The Baltimore–Columbia–Towson Metropolitan Statistical Area, also known as Central Maryland, is a metropolitan statistical area (MSA) in Maryland as defined by the United States Office of Management and Budget (OMB). It is part of the larger Washington–Baltimore combined statistical area. As of 2025, the combined population of the six counties and the independent city of Baltimore was 2,857,781, making it the 22nd-largest metropolitan statistical area in the nation.

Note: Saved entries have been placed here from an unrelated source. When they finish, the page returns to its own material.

branch maple:
Design SuperBallPickupMasterRotaryChampionDeluxe5, start of the top module:
module SuperBallPickupMasterRotaryChampionDeluxe5(
	input LeftA,
	input LeftB,
	input RightA,
	input RightB,
	input LeftA2,
	input LeftB2,
	input RightA2,
	input RightB2,
	input wire clk,			 
	input wire reset,			 
	output wire [6:0] seg,	 
	output wire [3:0] an,	 
	output wire dp,			 
	output wire [2:0] red,	 
	output wire [2:0] green, 
	output wire [1:0] blue,	 
	output wire hsync,		 
	output wire vsync,			 
	output resetOut
	);
Settings: LEC_CHECK=0, ABC_AREA=1, CAP_MARGIN=20, CORE_MARGIN=2, CORE_UTILIZATION=72, GPL_ROUTABILITY_DRIVEN=0, PLACE_DENSITY_LB_ADDON=0.01, SETUP_SLACK_MARGIN=1.46, SLEW_MARGIN=20; clock period 5.67 ns.
run.sh (not shown) runs the stock make flow with config.mk's settings and CLKGATE_MAP_FILE=.
branch maple finished every stage and its layout cleared the timing, design-rule and antenna checks.
Input changes introduced in branch violet (baseline for comparison: branch maple):
Settings: a deleted SETUP_SLACK_MARGIN that had been 1.46; a deleted GPL_ROUTABILITY_DRIVEN that had been 0; a deleted PLACE_DENSITY_LB_ADDON that had been 0.01; a change of the clock period (ns, I/O delays scaled along) from 5.67 to 10.4.
### Flow results
Die size: branch maple vs branch violet identical
Slowest library cell on the worst path: dfrtp_1 -> branch violet, dfstp_2 -> branch maple
Lower switching power of the nets was reported by branch violet, not branch maple.
branch violet ended with every stage complete and zero timing, DRC or antenna violations.
~same met3 track demand over resource in branch maple and branch violet

---

yarrow:
SuperBallPickupMasterRotaryChampionDeluxe5 again, from the RTL that the note above started with.
## SuperBallPickupMasterRotaryChampionDeluxe5
module SuperBallPickupMasterRotaryChampionDeluxe5(
	input LeftA,
	input LeftB,
	input RightA,
	input RightB,
	input LeftA2,
	input LeftB2,
	input RightA2,
	input RightB2,
	input wire clk,			 
	input wire reset,			 
	output wire [6:0] seg,	 
	output wire [3:0] an,	 
	output wire dp,			 
	output wire [2:0] red,	 
	output wire [2:0] green, 
	output wire [1:0] blue,	 
	output wire hsync,		 
	output wire vsync,			 
	output resetOut
	);
export LEC_CHECK = 0
export CAP_MARGIN = 20
export CORE_MARGIN = 2
export CORE_UTILIZATION = 40
export SLEW_MARGIN = 20
create_clock -name core_clock -period 10.1 [get_ports {clk}]
Edits applied to the flow inputs when going from yarrow to zinc:
==> flow/constraint.sdc <==
create_clock -name core_clock -period 20.0 [get_ports {clk}]
set_input_delay 4.0000 -clock core_clock [delete_from_list [all_inputs] [get_ports {clk}]]
set_output_delay 4.0000 -clock core_clock [all_outputs]
set_load 0.01 [all_outputs]
==> comparison <==
- zinc was carried through to the last stage, and its layout satisfied the timing, design-rule and antenna checks.
- yarrow → zinc: share of power burned in the clock network up 0.3 points, sequential share of layout area roughly the same.
- Summary of zinc over yarrow: number of global-route vias before repair flat, post-detailed-route via-to-cell ratio flat, effective utilization at floorplan flat, async set-reset flop share out of synthesis flat, total number of vias flat.
- Run comparison: zinc worst setup path endpoint green[0]; yarrow worst setup path endpoint blue[0]
- Setup slack after layout (higher): zinc
Edits applied to the flow inputs when going from zinc to cedar:
-- flow/config.mk --
<<< zinc, line 8
export CAP_MARGIN = 20
export CORE_MARGIN = 2
export CORE_UTILIZATION = 40
export SLEW_MARGIN = 20
>>> cedar, line 8
export CAP_MARGIN = 20
export CORE_MARGIN = 2
export CORE_UTILIZATION = 66
export SETUP_SLACK_MARGIN = 3.77
export SLEW_MARGIN = 20
==> flow/constraint.sdc <==
create_clock -name core_clock -period 13.6 [get_ports {clk}]
set_input_delay 2.7200 -clock core_clock [delete_from_list [all_inputs] [get_ports {clk}]]
set_output_delay 2.7200 -clock core_clock [all_outputs]
set_load 0.01 [all_outputs]
Results
cedar completed every stage of the flow, and the final layout passed the timing, design-rule and antenna checks.
As far as clock slew seen by the registers of the worst setup and hold paths is concerned, zinc and cedar perform about the same.
Going from zinc to cedar, worst max-slew margin expressed relative to the limit shrinks by 0.19 points.
cedar vs zinc: number of tap instances down by more than a quarter
Number of design-rule violations left by the first detailed-router iteration delta (cedar − zinc): unfavourable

The area has the fourth-highest median household income in the United States, at $66,970 as of 2012.

==Composition==
The area includes the following counties:
- Anne Arundel County
- Baltimore City
- Baltimore County
- Carroll County
- Harford County
- Howard County
- Queen Anne's County

| County or equivalent | Seat | 2025 Estimate | 2020 Census | Change | Area | Density |
|---|---|---|---|---|---|---|
| Baltimore | Towson | 847,650 | 854,535 | −0.81% | 598.30 sq mi (1,549.6 km^{2}) | 1,417/sq mi (547/km^{2}) |
| Anne Arundel | Annapolis | 603,380 | 588,261 | +2.57% | 414.90 sq mi (1,074.6 km^{2}) | 1,454/sq mi (561/km^{2}) |
| Baltimore city | — | 569,997 | 585,708 | −2.68% | 80.94 sq mi (209.6 km^{2}) | 7,042/sq mi (2,719/km^{2}) |
| Howard | Ellicott City | 339,183 | 332,317 | +2.07% | 250.74 sq mi (649.4 km^{2}) | 1,353/sq mi (522/km^{2}) |
| Harford | Bel Air | 266,446 | 260,924 | +2.12% | 437.09 sq mi (1,132.1 km^{2}) | 610/sq mi (235/km^{2}) |
| Carroll | Westminster | 176,677 | 172,891 | +2.19% | 447.59 sq mi (1,159.3 km^{2}) | 395/sq mi (152/km^{2}) |
| Queen Anne's | Centreville | 54,448 | 49,874 | +9.17% | 371.91 sq mi (963.2 km^{2}) | 146/sq mi (57/km^{2}) |
| Total |  | 2,857,781 | 2,844,510 | +0.47% | 2,601.47 sq mi (6,737.8 km^{2}) | 1,099/sq mi (424/km^{2}) |

Historical populations
| Census | Pop. | Note | %± |
| 1820 | 96,201 |  | — |
| 1830 | 120,870 |  | 25.6% |
| 1840 | 134,379 |  | 11.2% |
| 1850 | 210,646 |  | 56.8% |
| 1860 | 266,553 |  | 26.5% |
| 1870 | 330,741 |  | 24.1% |
| 1880 | 415,649 |  | 25.7% |
| 1890 | 507,348 |  | 22.1% |
| 1900 | 639,332 |  | 26.0% |
| 1910 | 720,387 |  | 12.7% |
| 1920 | 852,051 |  | 18.3% |
| 1930 | 984,606 |  | 15.6% |
| 1940 | 1,083,300 |  | 10.0% |
| 1950 | 1,337,373 |  | 23.5% |
| 1960 | 1,820,314 |  | 36.1% |
| 1970 | 2,089,092 |  | 14.8% |
| 1980 | 2,199,531 |  | 5.3% |
| 1990 | 2,382,172 |  | 8.3% |
| 2000 | 2,552,994 |  | 7.2% |
| 2010 | 2,710,489 |  | 6.2% |
| 2020 | 2,844,510 |  | 4.9% |
| 2025 (est.) | 2,857,781 |  | 0.5% |
U.S. Decennial Census 1790–1960 1900–1990 1990–2000

==Principal communities==
As defined by the Office of Management and Budget, the Baltimore–Columbia–Towson metropolitan area includes the following principal communities:
- Baltimore
- Columbia
- Towson
It also includes several other communities (not necessarily incorporated as cities or towns):
- Aberdeen
- Annapolis
- Bel Air
- Catonsville
- Dundalk
- Eldersburg
- Ellicott City
- Edgewood
- Glen Burnie
- Hanover
- Havre de Grace
- Jessup
- Joppatowne
- Nottingham
- Owings Mills
- Perry Hall
- Westminster
In addition to its technical metropolitan area, Baltimore also receives a large number of commuters from cities such as York, Pennsylvania and the Washington metropolitan area.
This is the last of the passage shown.